_EXERCISE OBJECTIVE:_ Please output each line of the data exactly as it appears.

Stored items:
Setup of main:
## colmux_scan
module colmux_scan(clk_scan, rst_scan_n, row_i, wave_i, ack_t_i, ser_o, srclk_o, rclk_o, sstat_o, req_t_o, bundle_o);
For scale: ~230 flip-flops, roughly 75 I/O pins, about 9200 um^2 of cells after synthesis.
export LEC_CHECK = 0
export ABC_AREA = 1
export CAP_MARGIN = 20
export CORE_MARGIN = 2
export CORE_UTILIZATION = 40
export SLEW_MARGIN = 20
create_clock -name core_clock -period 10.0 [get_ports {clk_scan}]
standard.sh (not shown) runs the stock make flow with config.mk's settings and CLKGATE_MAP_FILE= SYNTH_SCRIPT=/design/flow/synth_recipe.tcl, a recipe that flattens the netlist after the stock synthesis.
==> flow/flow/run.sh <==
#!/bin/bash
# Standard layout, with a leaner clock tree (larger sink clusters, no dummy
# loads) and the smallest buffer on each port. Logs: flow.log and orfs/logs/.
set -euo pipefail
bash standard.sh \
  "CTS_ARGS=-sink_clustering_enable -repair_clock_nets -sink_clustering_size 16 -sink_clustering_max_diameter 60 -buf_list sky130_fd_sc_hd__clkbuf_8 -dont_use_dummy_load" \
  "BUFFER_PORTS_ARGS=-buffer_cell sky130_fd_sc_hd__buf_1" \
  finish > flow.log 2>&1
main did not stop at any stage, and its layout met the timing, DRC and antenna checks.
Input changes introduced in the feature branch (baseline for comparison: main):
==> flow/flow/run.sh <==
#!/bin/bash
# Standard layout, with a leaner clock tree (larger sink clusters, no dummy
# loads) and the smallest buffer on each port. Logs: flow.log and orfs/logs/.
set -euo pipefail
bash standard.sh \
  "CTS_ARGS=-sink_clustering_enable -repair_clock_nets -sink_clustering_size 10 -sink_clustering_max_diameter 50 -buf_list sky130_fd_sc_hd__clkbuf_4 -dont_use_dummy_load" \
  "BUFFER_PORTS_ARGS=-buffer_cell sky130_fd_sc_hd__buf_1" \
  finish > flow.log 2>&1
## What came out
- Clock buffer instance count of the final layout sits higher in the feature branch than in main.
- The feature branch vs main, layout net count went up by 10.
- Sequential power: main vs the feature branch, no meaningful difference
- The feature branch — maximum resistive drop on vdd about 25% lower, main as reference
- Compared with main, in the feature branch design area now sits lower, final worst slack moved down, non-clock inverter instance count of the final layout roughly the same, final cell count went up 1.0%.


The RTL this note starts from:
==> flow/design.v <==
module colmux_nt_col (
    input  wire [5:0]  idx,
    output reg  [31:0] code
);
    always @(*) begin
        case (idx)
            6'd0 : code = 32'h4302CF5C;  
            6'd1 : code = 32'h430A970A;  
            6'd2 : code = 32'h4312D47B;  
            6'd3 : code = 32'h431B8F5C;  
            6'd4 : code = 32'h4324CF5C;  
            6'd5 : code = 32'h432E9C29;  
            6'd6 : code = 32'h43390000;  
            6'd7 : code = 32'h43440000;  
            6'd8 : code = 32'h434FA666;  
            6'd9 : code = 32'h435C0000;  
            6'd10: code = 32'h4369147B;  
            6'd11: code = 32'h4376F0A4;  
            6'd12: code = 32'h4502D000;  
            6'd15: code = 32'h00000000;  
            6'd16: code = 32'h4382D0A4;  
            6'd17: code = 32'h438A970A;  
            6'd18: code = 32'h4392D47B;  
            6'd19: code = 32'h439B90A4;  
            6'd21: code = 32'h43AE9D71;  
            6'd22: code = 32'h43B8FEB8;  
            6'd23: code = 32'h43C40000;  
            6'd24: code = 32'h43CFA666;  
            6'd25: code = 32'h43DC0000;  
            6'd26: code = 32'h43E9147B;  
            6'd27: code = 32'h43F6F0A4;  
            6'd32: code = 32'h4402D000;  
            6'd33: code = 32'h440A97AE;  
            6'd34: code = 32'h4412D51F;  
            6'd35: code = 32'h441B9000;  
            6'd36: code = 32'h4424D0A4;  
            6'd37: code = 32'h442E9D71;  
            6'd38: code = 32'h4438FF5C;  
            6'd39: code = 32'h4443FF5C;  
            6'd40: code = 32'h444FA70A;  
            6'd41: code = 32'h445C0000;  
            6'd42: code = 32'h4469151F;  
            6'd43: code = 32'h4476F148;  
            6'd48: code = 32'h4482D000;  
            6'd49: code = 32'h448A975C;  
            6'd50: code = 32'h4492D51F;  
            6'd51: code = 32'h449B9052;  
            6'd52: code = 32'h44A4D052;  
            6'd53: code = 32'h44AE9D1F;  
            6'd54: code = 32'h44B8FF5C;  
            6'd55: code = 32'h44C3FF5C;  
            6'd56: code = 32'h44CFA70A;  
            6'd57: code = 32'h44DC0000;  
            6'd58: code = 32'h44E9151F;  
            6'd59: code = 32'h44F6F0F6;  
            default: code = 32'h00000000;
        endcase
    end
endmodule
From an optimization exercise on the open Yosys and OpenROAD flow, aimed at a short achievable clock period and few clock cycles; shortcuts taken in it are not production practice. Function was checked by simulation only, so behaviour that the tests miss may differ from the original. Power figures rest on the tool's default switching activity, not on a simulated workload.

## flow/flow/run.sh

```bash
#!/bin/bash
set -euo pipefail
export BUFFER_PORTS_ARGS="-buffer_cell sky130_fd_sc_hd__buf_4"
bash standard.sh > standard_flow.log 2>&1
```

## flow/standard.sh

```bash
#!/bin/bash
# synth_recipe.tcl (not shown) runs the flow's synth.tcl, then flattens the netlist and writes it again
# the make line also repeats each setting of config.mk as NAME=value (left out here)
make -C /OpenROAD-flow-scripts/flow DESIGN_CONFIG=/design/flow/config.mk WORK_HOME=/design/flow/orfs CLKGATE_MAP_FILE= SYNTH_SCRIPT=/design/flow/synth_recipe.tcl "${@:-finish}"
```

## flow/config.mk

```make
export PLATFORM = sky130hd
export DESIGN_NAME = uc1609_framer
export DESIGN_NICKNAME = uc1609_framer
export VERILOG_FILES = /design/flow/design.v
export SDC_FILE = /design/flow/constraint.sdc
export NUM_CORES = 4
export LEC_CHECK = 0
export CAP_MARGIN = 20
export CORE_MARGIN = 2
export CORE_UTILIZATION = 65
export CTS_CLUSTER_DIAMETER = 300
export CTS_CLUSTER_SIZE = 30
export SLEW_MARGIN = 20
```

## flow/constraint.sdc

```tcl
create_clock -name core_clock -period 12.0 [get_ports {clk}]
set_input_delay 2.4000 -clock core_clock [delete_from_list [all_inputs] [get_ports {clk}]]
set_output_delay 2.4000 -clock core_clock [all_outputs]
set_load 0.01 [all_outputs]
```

_RESULT BELOW:_
Setup of main:
## colmux_scan
module colmux_scan(clk_scan, rst_scan_n, row_i, wave_i, ack_t_i, ser_o, srclk_o, rclk_o, sstat_o, req_t_o, bundle_o);
For scale: ~230 flip-flops, roughly 75 I/O pins, about 9200 um^2 of cells after synthesis.
export LEC_CHECK = 0
export ABC_AREA = 1
export CAP_MARGIN = 20
export CORE_MARGIN = 2
export CORE_UTILIZATION = 40
export SLEW_MARGIN = 20
create_clock -name core_clock -period 10.0 [get_ports {clk_scan}]
standard.sh (not shown) runs the stock make flow with config.mk's settings and CLKGATE_MAP_FILE= SYNTH_SCRIPT=/design/flow/synth_recipe.tcl, a recipe that flattens the netlist after the stock synthesis.
==> flow/flow/run.sh <==
#!/bin/bash
# Standard layout, with a leaner clock tree (larger sink clusters, no dummy
# loads) and the smallest buffer on each port. Logs: flow.log and orfs/logs/.
set -euo pipefail
bash standard.sh \
  "CTS_ARGS=-sink_clustering_enable -repair_clock_nets -sink_clustering_size 16 -sink_clustering_max_diameter 60 -buf_list sky130_fd_sc_hd__clkbuf_8 -dont_use_dummy_load" \
  "BUFFER_PORTS_ARGS=-buffer_cell sky130_fd_sc_hd__buf_1" \
  finish > flow.log 2>&1
main did not stop at any stage, and its layout met the timing, DRC and antenna checks.
Input changes introduced in the feature branch (baseline for comparison: main):
==> flow/flow/run.sh <==
#!/bin/bash
# Standard layout, with a leaner clock tree (larger sink clusters, no dummy
# loads) and the smallest buffer on each port. Logs: flow.log and orfs/logs/.
set -euo pipefail
bash standard.sh \
  "CTS_ARGS=-sink_clustering_enable -repair_clock_nets -sink_clustering_size 10 -sink_clustering_max_diameter 50 -buf_list sky130_fd_sc_hd__clkbuf_4 -dont_use_dummy_load" \
  "BUFFER_PORTS_ARGS=-buffer_cell sky130_fd_sc_hd__buf_1" \
  finish > flow.log 2>&1
## What came out
- Clock buffer instance count of the final layout sits higher in the feature branch than in main.
- The feature branch vs main, layout net count went up by 10.
- Sequential power: main vs the feature branch, no meaningful difference
- The feature branch — maximum resistive drop on vdd about 25% lower, main as reference
- Compared with main, in the feature branch design area now sits lower, final worst slack moved down, non-clock inverter instance count of the final layout roughly the same, final cell count went up 1.0%.


The RTL this note starts from:
==> flow/design.v <==
module colmux_nt_col (
    input  wire [5:0]  idx,
    output reg  [31:0] code
);
    always @(*) begin
        case (idx)
            6'd0 : code = 32'h4302CF5C;  
            6'd1 : code = 32'h430A970A;  
            6'd2 : code = 32'h4312D47B;  
            6'd3 : code = 32'h431B8F5C;  
            6'd4 : code = 32'h4324CF5C;  
            6'd5 : code = 32'h432E9C29;  
            6'd6 : code = 32'h43390000;  
            6'd7 : code = 32'h43440000;  
            6'd8 : code = 32'h434FA666;  
            6'd9 : code = 32'h435C0000;  
            6'd10: code = 32'h4369147B;  
            6'd11: code = 32'h4376F0A4;  
            6'd12: code = 32'h4502D000;  
            6'd15: code = 32'h00000000;  
            6'd16: code = 32'h4382D0A4;  
            6'd17: code = 32'h438A970A;  
            6'd18: code = 32'h4392D47B;  
            6'd19: code = 32'h439B90A4;  
            6'd21: code = 32'h43AE9D71;  
            6'd22: code = 32'h43B8FEB8;  
            6'd23: code = 32'h43C40000;  
            6'd24: code = 32'h43CFA666;  
            6'd25: code = 32'h43DC0000;  
            6'd26: code = 32'h43E9147B;  
            6'd27: code = 32'h43F6F0A4;  
            6'd32: code = 32'h4402D000;  
            6'd33: code = 32'h440A97AE;  
            6'd34: code = 32'h4412D51F;  
            6'd35: code = 32'h441B9000;  
            6'd36: code = 32'h4424D0A4;  
            6'd37: code = 32'h442E9D71;  
            6'd38: code = 32'h4438FF5C;  
            6'd39: code = 32'h4443FF5C;  
            6'd40: code = 32'h444FA70A;  
            6'd41: code = 32'h445C0000;  
            6'd42: code = 32'h4469151F;  
            6'd43: code = 32'h4476F148;  
            6'd48: code = 32'h4482D000;  
            6'd49: code = 32'h448A975C;  
            6'd50: code = 32'h4492D51F;  
            6'd51: code = 32'h449B9052;  
            6'd52: code = 32'h44A4D052;  
            6'd53: code = 32'h44AE9D1F;  
            6'd54: code = 32'h44B8FF5C;  
            6'd55: code = 32'h44C3FF5C;  
            6'd56: code = 32'h44CFA70A;  
            6'd57: code = 32'h44DC0000;  
            6'd58: code = 32'h44E9151F;  
            6'd59: code = 32'h44F6F0F6;  
            default: code = 32'h00000000;
        endcase
    end
endmodule
From an optimization exercise on the open Yosys and OpenROAD flow, aimed at a short achievable clock period and few clock cycles; shortcuts taken in it are not production practice. Function was checked by simulation only, so behaviour that the tests miss may differ from the original. Power figures rest on the tool's default switching activity, not on a simulated workload.

## flow/flow/run.sh

```bash
#!/bin/bash
set -euo pipefail
export BUFFER_PORTS_ARGS="-buffer_cell sky130_fd_sc_hd__buf_4"
bash standard.sh > standard_flow.log 2>&1
```

## flow/standard.sh

```bash
#!/bin/bash
# synth_recipe.tcl (not shown) runs the flow's synth.tcl, then flattens the netlist and writes it again
# the make line also repeats each setting of config.mk as NAME=value (left out here)
make -C /OpenROAD-flow-scripts/flow DESIGN_CONFIG=/design/flow/config.mk WORK_HOME=/design/flow/orfs CLKGATE_MAP_FILE= SYNTH_SCRIPT=/design/flow/synth_recipe.tcl "${@:-finish}"
```

## flow/config.mk

```make
export PLATFORM = sky130hd
export DESIGN_NAME = uc1609_framer
export DESIGN_NICKNAME = uc1609_framer
export VERILOG_FILES = /design/flow/design.v
export SDC_FILE = /design/flow/constraint.sdc
export NUM_CORES = 4
export LEC_CHECK = 0
export CAP_MARGIN = 20
export CORE_MARGIN = 2
export CORE_UTILIZATION = 65
export CTS_CLUSTER_DIAMETER = 300
export CTS_CLUSTER_SIZE = 30
export SLEW_MARGIN = 20
```

## flow/constraint.sdc

```tcl
create_clock -name core_clock -period 12.0 [get_ports {clk}]
set_input_delay 2.4000 -clock core_clock [delete_from_list [all_inputs] [get_ports {clk}]]
set_output_delay 2.4000 -clock core_clock [all_outputs]
set_load 0.01 [all_outputs]
```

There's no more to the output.